A divisional format was used for soccer (M).
| North *Midwestern State *Newman *Oklahoma Christian *Rogers State | South *Dallas Baptist *St. Edward's *St. Mary's *Texas A&M International | West *Eastern New Mexico *Lubbock Christian *Texas–Permian Basin *West Texas A&M |

Conference sports
| Sport | Men's | Women's |
|---|---|---|
| Baseball | Green tick |  |
| Basketball | Green tick | Green tick |
| Cross Country | Green tick | Green tick |
| Golf | Green tick | Green tick |
| Soccer | Green tick | Green tick |
| Softball |  | Green tick |
| Tennis | Green tick | Green tick |
| Volleyball |  | Green tick |

===Men's sponsored sports by school===

| School | Baseball | Basketball | Cross Country | Golf | Soccer | Tennis | Total HC Sports |
| Arkansas–Fort Smith | Green tick | Green tick | Green tick | Green tick |  | Green tick | 5 |
| Dallas Baptist |  | Green tick | Green tick | Green tick | Green tick | Green tick | 5 |
| Lubbock Christian | Green tick | Green tick | Green tick | Green tick | Green tick |  | 5 |
| Newman | Green tick | Green tick | Green tick | Green tick | Green tick | Green tick | 6 |
| Oklahoma Christian | Green tick | Green tick | Green tick | Green tick | Green tick |  | 5 |
| Rogers State | Green tick | Green tick | Green tick | Green tick | Green tick |  | 5 |
| St.
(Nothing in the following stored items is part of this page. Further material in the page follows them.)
### config.mk
export PLATFORM = sky130hd
export DESIGN_NAME = ndr_node
export DESIGN_NICKNAME = d
export VERILOG_FILES = /design/src/hdl/ndr_pkg.sv /design/src/hdl/ndr_bit_if.sv /design/src/hdl/ndr_sync.sv /design/src/hdl/ndr_delay.sv /design/src/hdl/ndr_node.sv
export VERILOG_INCLUDE_DIRS = /design/src /design/src/hdl
export SDC_FILE = /design/constraint.sdc
export NUM_CORES = 1
export LEC_CHECK = 0
export BUFFER_PORTS_ARGS = -buffer_cell sky130_fd_sc_hd__buf_2
export CAP_MARGIN = 20
export CORE_UTILIZATION = 40
export DETAILED_ROUTE_END_ITERATION = 10
export PLACE_DENSITY = 0.58
export SLEW_MARGIN = 10
export SYNTH_ARGS = -nofsm -noshare
export SYNTH_HDL_FRONTEND = slang
export SYNTH_HIERARCHICAL = 1
export SYNTH_SLANG_ARGS = --single-unit
### constraint.sdc
create_clock -name pclk -period 7.1 [get_ports pclk]
set_input_delay 1.065 -clock pclk [delete_from_list [all_inputs] [get_ports pclk]]
set_output_delay 1.065 -clock pclk [all_outputs]
set_load 0.02 [all_outputs]
### src/hdl/ndr_defines.svh
// Purpose: constants of the node discovery and response timing block
// Assumes: one 100 MHz clock, APB data 32 bits wide
// Notes: times are counted in bus bit times
// Notes on behaviour
// - switch enable starts sync control frames downstream
// - upstream node answers for a silent last node
// - slave answers four times setting plus seven bits
// - A to B pass delay seven bits
// - B to A pass delay nine bits
// - response within plus/minus two bits accepted, forwarded
// - outside window detected, expectation shifted -4..+15
// - master aligns expectation to first slave
// - slave realigns to newly discovered downstream slave
// - last slave originates the sync response frame
// - errors may flag during discovery, then cease
// - discovery frame carries time, target copies it
// - master reports discovery done with code 18h
`ifndef NDR_DEFINES_SVH
`define NDR_DEFINES_SVH
`define NDR_OFF_CTRL 8'h00
`define NDR_OFF_SWCTL 8'h04
`define NDR_OFF_RESP 8'h08
`define NDR_OFF_DISC 8'h0C
`define NDR_OFF_INTTYPE 8'h10
`define NDR_OFF_STATUS 8'h14
`define NDR_CTRL_MASTER_BIT 0
`define NDR_CTRL_INV_BIT 1
`define NDR_SW_EN_BIT 0
`define NDR_ST_DONE_BIT 0
`define NDR_ST_MISS_BIT 1
`define NDR_ST_ACTIVE_BIT 2
`define NDR_ST_ADJ_LSB 8
`define NDR_RESP_RST 8'h80
`define NDR_DISC_RST 8'h00
`define NDR_RESP_MULT 4
`define NDR_RESP_ADD 7
`define NDR_DOWNSTREAM_PASS_DELAY 7
`define NDR_UPSTREAM_PASS_DELAY 9
`define NDR_WIN 2
`define NDR_ADJ_MIN -4
`define NDR_ADJ_MAX 15
`define NDR_DONE_CODE 8'h18
`define NDR_FRAME_BITS 1024
`endif

### src/hdl/ndr_pkg.sv
// Purpose: shared types of the discovery timing block
// Assumes: nothing
// Notes: constants live in ndr_defines.svh
package ndr_pkg;
   typedef enum logic [2:0] {
      NDR_REG_CTRL = 3'b000,
      NDR_REG_SWCTL = 3'b001,
      NDR_REG_RESP = 3'b010,
      NDR_REG_DISC = 3'b011,
      NDR_REG_INTTYPE = 3'b100,
      NDR_REG_STATUS = 3'b101,
      NDR_REG_NONE = 3'b111
   } ndr_reg_e;
   typedef logic signed [5:0] ndr_adj_t;
   typedef logic [10:0] ndr_cnt_t;
endpackage

### src/hdl/ndr_bit_if.sv
// Purpose: bit-timed lane between the node and its pass delay lines
// Assumes: tick is one pclk cycle per bus bit
// Notes: bit 1 is the frame marker, bit 0 the line data
`timescale 1ns/10ps
interface ndr_bit_if;
   logic tick;
   logic [1:0] din;
   logic [1:0] dout;
   modport src (output tick, output din, input dout);
   modport dly (input tick, input din, output dout);
endinterface

### src/hdl/ndr_sync.sv
// Purpose: two-flop synchroniser for pins from the link
// Assumes: multi-bit fields are held stable for a whole bit time
// Notes: first stage feeds the second stage only
`timescale 1ns/10ps
module ndr_sync #(parameter int W = 1) (
   input wire logic pclk,
   input wire logic presetn,
   input wire logic [W-1:0] d,
   output logic [W-1:0] q
);
   logic [W-1:0] meta_reg;
   always_ff @(posedge pclk or negedge presetn) begin
      if (!presetn) begin
         meta_reg <= '0;
         q <= '0;
      end else begin
         meta_reg <= d;
         q <= meta_reg;
      end
   end
endmodule

### src/hdl/ndr_delay.sv
// Purpose: fixed pass delay of DEPTH bit times
// Assumes: tick marks one bus bit
// Notes: the consumer's output flop adds one more bit
`timescale 1ns/10ps
module ndr_delay #(parameter int DEPTH = 6) (
   input wire logic pclk,
   input wire logic presetn,
   ndr_bit_if.dly lane
);
   logic [1:0] pipe_reg [DEPTH];
   always_ff @(posedge pclk or negedge presetn) begin
      if (!presetn) begin
         pipe_reg[0] <= 2'h0;
      end else if (lane.tick) begin
         pipe_reg[0] <= lane.din;
      end
   end
   genvar i;
   generate
      for (i = 1; i < DEPTH; i++) begin : g_stage
         always_ff @(posedge pclk or negedge presetn) begin
            if (!presetn) begin
               pipe_reg[i] <= 2'h0;
            end else if (lane.tick) begin
               pipe_reg[i] <= pipe_reg[i-1];
            end
         end
      end
   endgenerate
   assign lane.dout = pipe_reg[DEPTH-1];
endmodule

### src/hdl/ndr_node.sv
// Purpose: node discovery sequencing and response timing of one node
// Assumes: link bit clock far slower than pclk, APB zero-wait slave
// Notes: bit counter restarts at each sync control frame start
//
// Design decisions made here: the address map and the APB slave port.
`timescale 1ns/10ps
`include "ndr_defines.svh"
module ndr_node import ndr_pkg::*; #(
   parameter int FRAME_BITS = `NDR_FRAME_BITS
) (
   input wire logic pclk,
   input wire logic presetn,
   input wire logic psel,
   input wire logic penable,
   input wire logic pwrite,
   input wire logic [7:0] paddr,
   input wire logic [31:0] pwdata,
   output logic [31:0] prdata,
   output logic pready,
   output logic pslverr,
   input wire logic link_clk,
   input wire logic a_rx_data,
   input wire logic a_rx_sof,
   input wire logic a_rx_disc_valid,
   input wire logic [7:0] a_rx_disc_val,
   input wire logic b_rx_data,
   input wire logic b_rx_srf,
   output logic a_tx_data,
   output logic a_tx_srf,
   output logic b_tx_data,
   output logic b_tx_sof,
   output logic b_tx_disc_valid,
   output logic [7:0] b_tx_disc_val
);
   localparam logic signed [11:0] WIN_S = 12'(`NDR_WIN);
   localparam logic signed [11:0] UP_S = 12'(`NDR_UPSTREAM_PASS_DELAY);
   localparam ndr_adj_t ADJ_MIN = 6'(`NDR_ADJ_MIN);
   localparam ndr_adj_t ADJ_MAX = 6'(`NDR_ADJ_MAX);
   localparam ndr_cnt_t LAST_BIT = 11'(FRAME_BITS - 1);

   function automatic ndr_reg_e reg_dec(input logic [7:0] a);
      unique case (a)
         `NDR_OFF_CTRL: reg_dec = NDR_REG_CTRL;
         `NDR_OFF_SWCTL: reg_dec = NDR_REG_SWCTL;
         `NDR_OFF_RESP: reg_dec = NDR_REG_RESP;
         `NDR_OFF_DISC: reg_dec = NDR_REG_DISC;
         `NDR_OFF_INTTYPE: reg_dec = NDR_REG_INTTYPE;
         `NDR_OFF_STATUS: reg_dec = NDR_REG_STATUS;
         default: reg_dec = NDR_REG_NONE;
      endcase
   endfunction

   logic [13:0] pins_s;
   logic lclk_s, a_data_s, a_sof_s, a_disc_valid_s, b_data_s, b_srf_s;
   logic [7:0] a_disc_val_s;
   ndr_sync #(.W(14)) u_sync (
      .pclk(pclk),
      .presetn(presetn),
      .d({link_clk, a_rx_data, a_rx_sof, a_rx_disc_valid, a_rx_disc_val,
          b_rx_data, b_rx_srf}),
      .q(pins_s)
   );
   assign {lclk_s, a_data_s, a_sof_s, a_disc_valid_s, a_disc_val_s,
           b_data_s, b_srf_s} = pins_s;

   logic lclk_prev_reg, tick;
   logic master_reg, invert_reg, sw_en_reg;
   logic [7:0] resp_reg, disc_reg, int_type_reg;
   ndr_adj_t adj_reg;
   logic done_reg, miss_reg, disc_active_reg, done_sent_reg, got_srf_reg;
   ndr_cnt_t bit_cnt_reg, acc_cnt_reg;

   always_ff @(posedge pclk or negedge presetn) begin
      if (!presetn) begin
         lclk_prev_reg <= 1'b0;
      end else begin
         lclk_prev_reg <= lclk_s;
      end
   end
   assign tick = lclk_s & ~lclk_prev_reg;

   // Bus side
   ndr_reg_e sel;
   logic wr;
   assign sel = reg_dec(paddr);
   assign wr = psel & penable & pwrite & pready;

   always_ff @(posedge pclk or negedge presetn) begin
      if (!presetn) begin
         pready <= 1'b0;
         pslverr <= 1'b0;
         prdata <= 32'h0;
      end else begin
         pready <= psel & ~penable;
         pslverr <= psel & ~penable & (sel == NDR_REG_NONE);
         if (psel && !penable) begin
            unique case (sel)
               NDR_REG_CTRL: prdata <= {30'h0, invert_reg, master_reg};
               NDR_REG_SWCTL: prdata <= {31'h0, sw_en_reg};
               NDR_REG_RESP: prdata <= {24'h0, resp_reg};
               NDR_REG_DISC: prdata <= {24'h0, disc_reg};
               NDR_REG_INTTYPE: prdata <= {24'h0, int_type_reg};
               NDR_REG_STATUS: prdata <= {18'h0, adj_reg, 5'h0,
                  disc_active_reg, miss_reg, done_reg};
               NDR_REG_NONE: prdata <= 32'h0;
            endcase
         end
      end
   end

   // Timing arithmetic
   ndr_cnt_t base;
   logic signed [11:0] centre, arr, diff;
   logic frame_start, in_win, arrive, acc, late, early, deadline;
   logic own_lvl, done_ev;
   assign base = 11'(`NDR_RESP_MULT * resp_reg + `NDR_RESP_ADD);
   // Slave compares at B, so remove its own upstream pass delay
   assign centre = $signed({1'b0, base}) + 12'(adj_reg)
                   - (master_reg ? 12'sd0 : UP_S);
   assign arr = $signed({1'b0, bit_cnt_reg});
   assign diff = arr - centre;
   assign in_win = (diff >= -WIN_S) && (diff <= WIN_S);
   assign arrive = tick & b_srf_s & sw_en_reg;
   assign acc = arrive & in_win;
   assign late = arrive & (diff > WIN_S);
   assign early = arrive & (diff < -WIN_S);
   assign deadline = tick & sw_en_reg & ~got_srf_reg
                     & (arr == centre + WIN_S + 12'sd1);
   assign own_lvl = ~master_reg & ((~sw_en_reg & (bit_cnt_reg == base))
                    | (sw_en_reg & ~got_srf_reg
                    & (arr == centre + WIN_S + 12'sd1)));
   assign frame_start = master_reg ? (bit_cnt_reg == LAST_BIT) : a_sof_s;
   assign done_ev = master_reg & disc_active_reg & arrive & ~done_sent_reg;

   // Control registers
   always_ff @(posedge pclk or negedge presetn) begin
      if (!presetn) begin
         master_reg <= 1'b0;
         invert_reg <= 1'b0;
         sw_en_reg <= 1'b0;
         disc_reg <= `NDR_DISC_RST;
      end else if (wr) begin
         if (sel == NDR_REG_CTRL) begin
            master_reg <= pwdata[`NDR_CTRL_MASTER_BIT];
            invert_reg <= pwdata[`NDR_CTRL_INV_BIT];
         end
         if (sel == NDR_REG_SWCTL) begin
            sw_en_reg <= pwdata[`NDR_SW_EN_BIT];
         end
         if (sel == NDR_REG_DISC) begin
            disc_reg <= pwdata[7:0];
         end
      end
   end

   // Response setting: discovery frame copy wins over software
   always_ff @(posedge pclk or negedge presetn) begin
      if (!presetn) begin
         resp_reg <= `NDR_RESP_RST;
      end else if (tick && !master_reg && !sw_en_reg && a_disc_valid_s
                   && a_sof_s) begin
         resp_reg <= a_disc_val_s;
      end else if (wr && sel == NDR_REG_RESP) begin
         resp_reg <= pwdata[7:0];
      end
   end

   always_ff @(posedge pclk or negedge presetn) begin
      if (!presetn) begin
         bit_cnt_reg <= 11'h000;
         got_srf_reg <= 1'b0;
         acc_cnt_reg <= 11'h000;
      end else if (tick) begin
         bit_cnt_reg <= frame_start ? 11'h000 : bit_cnt_reg + 11'h001;
         if (arrive) begin
            got_srf_reg <= 1'b1;
         end else if (frame_start) begin
            got_srf_reg <= 1'b0;
         end
         if (acc) begin
            acc_cnt_reg <= bit_cnt_reg;
         end
      end
   end

   // Discovery phase: set wins over acceptance
   always_ff @(posedge pclk or negedge presetn) begin
      if (!presetn) begin
         disc_active_reg <= 1'b0;
         done_sent_reg <= 1'b0;
      end else begin
         if ((wr && sel == NDR_REG_DISC && master_reg)
             || (wr && sel == NDR_REG_SWCTL && !master_reg && !sw_en_reg
             && pwdata[`NDR_SW_EN_BIT])) begin
            disc_active_reg <= 1'b1;
         end else if (acc) begin
            disc_active_reg <= 1'b0;
         end
         if (wr && sel == NDR_REG_DISC) begin
            done_sent_reg <= 1'b0;
         end else if (done_ev) begin
            done_sent_reg <= 1'b1;
         end
      end
   end

   // Gradual shift, one bit per mistimed frame, clamped
   always_ff @(posedge pclk or negedge presetn) begin
      if (!presetn) begin
         adj_reg <= 6'sd0;
      end else if (disc_active_reg) begin
         if (late && adj_reg < ADJ_MAX) begin
            adj_reg <= adj_reg + 6'sd1;
         end else if (early && adj_reg > ADJ_MIN) begin
            adj_reg <= adj_reg - 6'sd1;
         end
      end
   end

   // Sticky events, write one to clear, set wins
   always_ff @(posedge pclk or negedge presetn) begin
      if (!presetn) begin
         done_reg <= 1'b0;
         miss_reg <= 1'b0;
         int_type_reg <= 8'h00;
      end else begin
         if (done_ev) begin
            done_reg <= 1'b1;
            int_type_reg <= `NDR_DONE_CODE;
         end else if (wr && sel == NDR_REG_STATUS
                      && pwdata[`NDR_ST_DONE_BIT]) begin
            done_reg <= 1'b0;
            int_type_reg <= 8'h00;
         end
         if (deadline) begin
            miss_reg <= 1'b1;
         end else if (wr && sel == NDR_REG_STATUS
                      && pwdata[`NDR_ST_MISS_BIT]) begin
            miss_reg <= 1'b0;
         end
      end
   end

   // Pass delay lanes
   ndr_bit_if dn_lane ();
   ndr_bit_if up_lane ();
   assign dn_lane.tick = tick;
   assign dn_lane.din = {a_sof_s, a_data_s};
   assign up_lane.tick = tick;
   assign up_lane.din = {b_srf_s & sw_en_reg & in_win,
                         b_data_s ^ invert_reg};
   // Sof tick is bit zero here, so this lane needs its full depth
   ndr_delay #(.DEPTH(`NDR_DOWNSTREAM_PASS_DELAY)) u_dn (
      .pclk(pclk),
      .presetn(presetn),
      .lane(dn_lane)
   );
   ndr_delay #(.DEPTH(`NDR_UPSTREAM_PASS_DELAY - 1)) u_up (
      .pclk(pclk),
      .presetn(presetn),
      .lane(up_lane)
   );

   always_ff @(posedge pclk or negedge presetn) begin
      if (!presetn) begin
         a_tx_data <= 1'b0;
         a_tx_srf <= 1'b0;
         b_tx_data <= 1'b0;
         b_tx_sof <= 1'b0;
         b_tx_disc_valid <= 1'b0;
         b_tx_disc_val <= 8'h00;
      end else if (tick) begin
         a_tx_data <= ~master_reg & up_lane.dout[0];
         a_tx_srf <= ~master_reg & (up_lane.dout[1] | own_lvl);
         if (master_reg) begin
            b_tx_sof <= sw_en_reg & frame_start;
            b_tx_data <= sw_en_reg & invert_reg;
            b_tx_disc_valid <= sw_en_reg & disc_active_reg;
            b_tx_disc_val <= disc_reg;
         end else begin
            b_tx_sof <= sw_en_reg & dn_lane.dout[1];
            b_tx_data <= sw_en_reg & (dn_lane.dout[0] ^ invert_reg);
            b_tx_disc_valid <= sw_en_reg & a_disc_valid_s;
            b_tx_disc_val <= a_disc_val_s;
         end
      end
   end
endmodule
Edward's | Green tick | Green tick | Green tick | Green tick | Green tick | Green tick | 6 |
| St. Mary's | Green tick | Green tick |  | Green tick | Green tick | Green tick | 5 |
| Texas A&M International | Green tick | Green tick | Green tick | Green tick | Green tick |  | 5 |
| Totals | 8 | 9 | 8 | 9 | 8 | 5 | 47 |
Affiliate members
| Eastern New Mexico |  |  |  |  | Green tick |  | 1 |
| Midwestern State |  |  |  |  | Green tick |  | 1 |
| Texas–Permian Basin |  |  |  |  | Green tick |  | 1 |
| West Texas A&M |  |  |  |  | Green tick |  | 1 |

===Women's sponsored sports by school===

| School | Basketball | Cross Country | Golf | Soccer | Softball | Tennis | Volleyball | Total HC Sports |
|---|---|---|---|---|---|---|---|---|
| Arkansas–Fort Smith | Green tick | Green tick | Green tick |  |  | Green tick | Green tick | 5 |
| Dallas Baptist |  | Green tick | Green tick | Green tick |  | Green tick | Green tick | 5 |
| Lubbock Christian | Green tick | Green tick | Green tick | Green tick | Green tick |  | Green tick | 6 |
| Newman | Green tick | Green tick | Green tick | Green tick | Green tick | Green tick | Green tick | 7 |
| Oklahoma Christian | Green tick | Green tick | Green tick | Green tick | Green tick |  |  | 5 |
| Rogers State | Green tick | Green tick | Green tick | Green tick | Green tick |  |  | 5 |
| St. Edward's | Green tick | Green tick | Green tick | Green tick | Green tick | Green tick | Green tick | 7 |
| St. Mary's | Green tick |  | Green tick | Green tick | Green tick | Green tick | Green tick | 6 |
| Texas A&M International | Green tick | Green tick | Green tick | Green tick | Green tick |  | Green tick | 6 |
| Totals | 8 | 8 | 9 | 8 | 7 | 5 | 7 | 52 |

===Other sponsored sports by school===

| School |  | Men |  |  |  |  |  | Women |  |  |
| Baseball ^{‡} | Swimming & Diving | Track & Field Indoor | Track & Field Outdoor | Wrestling | Swimming & Diving | Track & Field Indoor | Track & Field Outdoor |
| Dallas Baptist | MVC |  | IND | IND |  |  | IND | IND |
| Newman |  |  |  |  | MIAA |  |  |  |
| Oklahoma Christian |  | RMAC | IND | GAC |  | RMAC | IND | GAC |
| Rogers State |  |  |  | GAC |  |  |  | GAC |

- ^{‡} — D-I sport

==National championships==

| Sport | School | Year |
|---|---|---|
| Men's Basketball | Arkansas-Fort Smith | 1981 |
| Baseball | St. Mary's | 2001 |
| Softball | St. Mary's | 2002 |
| Men's Golf (Individual) | Jamie Amoretti (StMU) | 2006 |
| Women's Basketball | Lubbock Christian | 2016, 2019 |

Arkansas-Fort Smith (as Westark Junior College) won the 1981 National Junior College Athletic Association (NJACC) men's basketball national championship.

St. Mary's won NAIA national championships in Softball (1986) and Men's Basketball (1989).

St. Mary's Men's Golf team was named the Golf Coaches Association of America 2008-2009 Academic National Champions, which St. Mary's treats as a fifth team national.

Dallas Baptist won the 2003 National Christian College Athletic Association Baseball national championship.

Lubbock Christian won NAIA national championships in Baseball (1983 & 2009) and Softball (2008).